Required work: Using the data beneath, show every line that includes the word "stage".

Supplied data:

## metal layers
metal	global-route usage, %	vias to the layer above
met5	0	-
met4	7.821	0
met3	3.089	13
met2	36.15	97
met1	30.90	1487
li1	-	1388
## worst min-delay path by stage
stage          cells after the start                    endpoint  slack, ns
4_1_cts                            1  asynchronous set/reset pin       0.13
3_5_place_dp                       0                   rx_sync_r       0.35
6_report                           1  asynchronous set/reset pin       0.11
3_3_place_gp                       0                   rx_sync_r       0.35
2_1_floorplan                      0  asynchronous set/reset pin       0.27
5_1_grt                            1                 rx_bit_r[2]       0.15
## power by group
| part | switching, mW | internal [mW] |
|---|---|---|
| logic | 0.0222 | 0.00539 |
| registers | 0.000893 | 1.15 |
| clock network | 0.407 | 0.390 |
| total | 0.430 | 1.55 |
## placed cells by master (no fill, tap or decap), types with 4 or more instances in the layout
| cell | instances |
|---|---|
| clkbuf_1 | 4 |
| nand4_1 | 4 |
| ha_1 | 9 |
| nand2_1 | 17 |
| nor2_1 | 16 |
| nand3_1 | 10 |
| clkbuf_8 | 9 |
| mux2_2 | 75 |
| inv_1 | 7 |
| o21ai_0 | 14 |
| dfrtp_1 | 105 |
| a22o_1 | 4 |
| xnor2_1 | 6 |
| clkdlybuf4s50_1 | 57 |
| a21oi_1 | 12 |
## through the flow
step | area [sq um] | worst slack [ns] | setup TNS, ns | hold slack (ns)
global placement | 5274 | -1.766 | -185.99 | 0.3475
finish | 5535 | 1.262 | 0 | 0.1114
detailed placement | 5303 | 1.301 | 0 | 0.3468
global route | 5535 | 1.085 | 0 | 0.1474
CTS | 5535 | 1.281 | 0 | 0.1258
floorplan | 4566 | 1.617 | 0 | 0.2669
## config.mk

```make
export PLATFORM = sky130hd
export DESIGN_NAME = spad_sequencer
export DESIGN_NICKNAME = d
export VERILOG_FILES = /design/src/rtl/spad_sequencer.sv
export SDC_FILE = /design/constraint.sdc
export NUM_CORES = 1
export LEC_CHECK = 0
export CAP_MARGIN = 10
export CORE_MARGIN = 2
export CORE_UTILIZATION = 52
export DETAILED_ROUTE_END_ITERATION = 16
export PLACE_DENSITY = 0.88
export SYNTH_ARGS = -nofsm -noshare
export SYNTH_HDL_FRONTEND = slang
export SYNTH_SLANG_ARGS = --single-unit
```

## constraint.sdc

```tcl
create_clock -name clk -period 3.9 [get_ports clk]
set_input_delay 0.39 -clock clk [delete_from_list [all_inputs] [get_ports clk]]
set_output_delay 0.39 -clock clk [all_outputs]
set_load 0.05 [all_outputs]
```

## src/rtl/spad_sequencer.sv

```systemverilog
// rtl/spad_sequencer.sv - scratchpad fill/replay sequencer (LOAD then multi-pass read stream)
module spad_sequencer #(
  parameter int DATA_BITWIDTH = 8,
  parameter int ADDR_BITWIDTH = 4
) (
  input  logic                     clk,
  input  logic                     rstN,
  input  logic                     i_start,
  input  logic                     i_clear,
  input  logic [ADDR_BITWIDTH:0]   i_cfg_len,
  input  logic [7:0]               i_cfg_passes,
  input  logic                     i_in_valid,
  input  logic [DATA_BITWIDTH-1:0] i_in_data,
  output logic                     o_in_ready,
  output logic                     o_rf_en,
  output logic                     o_rf_we,
  output logic [ADDR_BITWIDTH-1:0] o_rf_wr_addr,
  output logic [ADDR_BITWIDTH-1:0] o_rf_rd_addr,
  output logic [DATA_BITWIDTH-1:0] o_rf_din,
  input  logic [DATA_BITWIDTH-1:0] i_rf_dout,
  output logic                     o_out_valid,
  output logic [DATA_BITWIDTH-1:0] o_out_data,
  output logic                     o_out_last,
  input  logic                     i_out_ready,
  output logic                     o_busy,
  output logic                     o_done
);

  typedef enum logic [1:0] {
    S_IDLE    = 2'd0,
    S_LOAD    = 2'd1,
    S_COMPUTE = 2'd2,
    S_DONE    = 2'd3
  } state_e;

  // Pointers carry one extra bit so a full-depth length (D) is representable.
  localparam logic [ADDR_BITWIDTH:0] DEPTH   = {1'b1, {ADDR_BITWIDTH{1'b0}}};
  localparam logic [ADDR_BITWIDTH:0] PTR_ONE = {{ADDR_BITWIDTH{1'b0}}, 1'b1};

  state_e                 r_state;
  state_e                 w_next;
  logic [ADDR_BITWIDTH:0] r_len;
  logic [7:0]             r_passes;
  logic [ADDR_BITWIDTH:0] r_wr_ptr;
  logic [ADDR_BITWIDTH:0] r_rd_ptr;
  logic [7:0]             r_pass_cnt;

  logic                   w_cfg_ok;
  logic [ADDR_BITWIDTH:0] w_len_m1;
  logic                   w_rd_at_end;
  logic                   w_last_pass;
  logic                   w_wr_fire;
  logic                   w_rd_fire;

  assign w_cfg_ok    = (i_cfg_len != '0) && (i_cfg_len <= DEPTH) && (i_cfg_passes != 8'd0);
  assign w_len_m1    = r_len - PTR_ONE;
  assign w_rd_at_end = (r_rd_ptr == w_len_m1);
  assign w_last_pass = (r_pass_cnt == (r_passes - 8'd1));

  // State register; reset drops straight to IDLE so every output reads as idle.
  always_ff @(posedge clk or negedge rstN) begin
    if (!rstN) begin
      r_state <= S_IDLE;
    end else begin
      r_state <= w_next;
    end
  end

  // Next state and all outputs; clear wins over everything and kills handshakes.
  always_comb begin
    w_next       = r_state;
    o_in_ready   = 1'b0;
    o_rf_en      = 1'b0;
    o_rf_we      = 1'b0;
    o_rf_wr_addr = '0;
    o_rf_rd_addr = '0;
    o_rf_din     = '0;
    o_out_valid  = 1'b0;
    o_out_data   = '0;
    o_out_last   = 1'b0;
    o_busy       = 1'b0;
    o_done       = 1'b0;
    w_wr_fire    = 1'b0;
    w_rd_fire    = 1'b0;

    case (r_state)
      S_IDLE: begin
        if (i_start) begin
          w_next = w_cfg_ok ? S_LOAD : S_DONE;
        end
      end
      S_LOAD: begin
        o_in_ready   = 1'b1;
        o_rf_we      = i_in_valid;
        o_rf_wr_addr = r_wr_ptr[ADDR_BITWIDTH-1:0];
        o_rf_din     = i_in_data;
        o_busy       = 1'b1;
        w_wr_fire    = i_in_valid;
        if (i_in_valid && (r_wr_ptr == w_len_m1)) begin
          w_next = S_COMPUTE;
        end
      end
      S_COMPUTE: begin
        o_rf_en      = 1'b1;
        o_rf_rd_addr = r_rd_ptr[ADDR_BITWIDTH-1:0];
        o_out_valid  = 1'b1;
        o_out_data   = i_rf_dout;
        o_out_last   = w_rd_at_end;
        o_busy       = 1'b1;
        w_rd_fire    = i_out_ready;
        if (i_out_ready && w_rd_at_end && w_last_pass) begin
          w_next = S_DONE;
        end
      end
      S_DONE: begin
        o_done = 1'b1;
        w_next = S_IDLE;
      end
      default: begin
        w_next = S_IDLE;
      end
    endcase

    if (i_clear) begin
      w_next      = S_IDLE;
      o_in_ready  = 1'b0;
      o_rf_we     = 1'b0;
      o_out_valid = 1'b0;
      o_out_last  = 1'b0;
      o_done      = 1'b0;
      w_wr_fire   = 1'b0;
      w_rd_fire   = 1'b0;
    end
  end

  // Job configuration capture and write/read/pass counters.
  always_ff @(posedge clk or negedge rstN) begin
    if (!rstN) begin
      r_len      <= '0;
      r_passes   <= '0;
      r_wr_ptr   <= '0;
      r_rd_ptr   <= '0;
      r_pass_cnt <= '0;
    end else if ((r_state == S_IDLE) && i_start && !i_clear) begin
      if (w_cfg_ok) begin
        r_len    <= i_cfg_len;
        r_passes <= i_cfg_passes;
      end
      r_wr_ptr   <= '0;
      r_rd_ptr   <= '0;
      r_pass_cnt <= '0;
    end else begin
      if (w_wr_fire) begin
        r_wr_ptr <= r_wr_ptr + PTR_ONE;
      end
      if (w_rd_fire) begin
        if (w_rd_at_end) begin
          r_rd_ptr   <= '0;
          r_pass_cnt <= r_pass_cnt + 8'd1;
        end else begin
          r_rd_ptr <= r_rd_ptr + PTR_ONE;
        end
      end
    end
  end

endmodule

```

==> metrics.txt <==
Setup Skew 0.00835 ns; post-synthesis adder-cell area fraction 4.68%; Worst-Skew Late Latency 0.29 ns; chip width 72.1 µm; drt via density 5.74; largest net degree at the start of global routing 34; Post-route DRC 0; most frequent cells in the layout clkdlybuf4s50_1, dfrtp_1, and2_1; Yosys top cell area share 34.3%; Worst setup EP type output pin; CP max FO 6; Final Cell Area 0.00318 mm²; Worst-path clk slew 0.07 ns; leakage 1.34 nW; share of layout cells above drive strength 1 6.12%; worst hold-check path type in2async; drt pass-1 iters 4; Fmax 301 MHz; WL final 5740 µm; antenna diode count 0; crit share post-route 85.2%; core area 0.00441 mm²; asr flop ratio synth 100%; CTS-repair resized insts 0; cts bufs inserted 5; Area Growth Syn to Fin 31.9%; Reg power frac 28.2%; Mapped Avg Cell Area 9.05 µm²; post-route setup TNS 0 ns; Initial Utilization 54.6%; clk sink count 33; Startpoint Class flip-flop; #FFs+latches synth 33; Post-Syn Area 0.00241 mm²; Seq/Total Area, Yosys 34.3%; Slew Limit Fails 0; antenna violations before repair 0; fill count 337; Sw Share 46.4%; cell taking the most area after synthesis dfrtp_1; clock network fraction of total power 14.0%; Die ar. 0.00519 mm²; hold_buf cts 0; first-pass GRT wire length 9600 µm; IR drop worst, VDD 0.357 mV; area post-placement 0.00308 mm²; commonest non-fill, non-tap cell in the layout clkdlybuf4s50_1; Post-Synth XOR/XNOR Area 11.0%; htree depth 2; RSZ-0062 raised after global routing no; Post-Syn Instances 266; internal power 1.10 mW; # IOs 66; total congestion overflow 0; power per standard cell area 648 mW/mm²; ys flop type dfrtp_1; Chip Height 72.1 µm; Synth Area in Compound Gates 14.5%; Final Util 72.0%; Worst EP arrival 2.93 ns; largest family of logic cells by synthesized area simple AND/OR/NAND/NOR gates; Synth Area in Simple Gates 26.2%; relative max-transition margin 52.2%; Post-DP HPWL 4360 µm; CP required 3.51 ns; GRT Resource Usage Total 24.0%; vias in the first global route 2,046; EDFF count, synth 0; Tot Pwr 2.06 mW; nets@finish 370; buffer count from post-CTS setup fixing 0; Comb pwr share 57.9%; Switch Pwr 0.956 mW; Iteration-0 DRC Markers 202; CTS root buffer clkbuf_8; Multi-input gate area 0.00148 mm²; min Tclk post-route 3.32 ns; YS warnings 0; Synth area leaders dfrtp_1, and2_1, xor2_1; Clock Tree Buf Depth 2; CTS tree built; max cap viols 0; endpoints failing setup 0; row count 24; Final Wtd Congestion 0.862; final antenna-violating net count 0; Tightest Pin Transition 0.717 ns; overall via count from detail_route 2,176; IO Port Bufs 65; Final Hold Viols 0; status finished clean; crit path kind reg2out; Post-Syn Nets 310; post-synthesis mux area share 4.99%; Yosys cell types 54; wire per inst 15.2 µm; Register Area 826 µm²; hold_ws 0.506 ns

Answer for the task:
## worst min-delay path by stage
stage          cells after the start                    endpoint  slack, ns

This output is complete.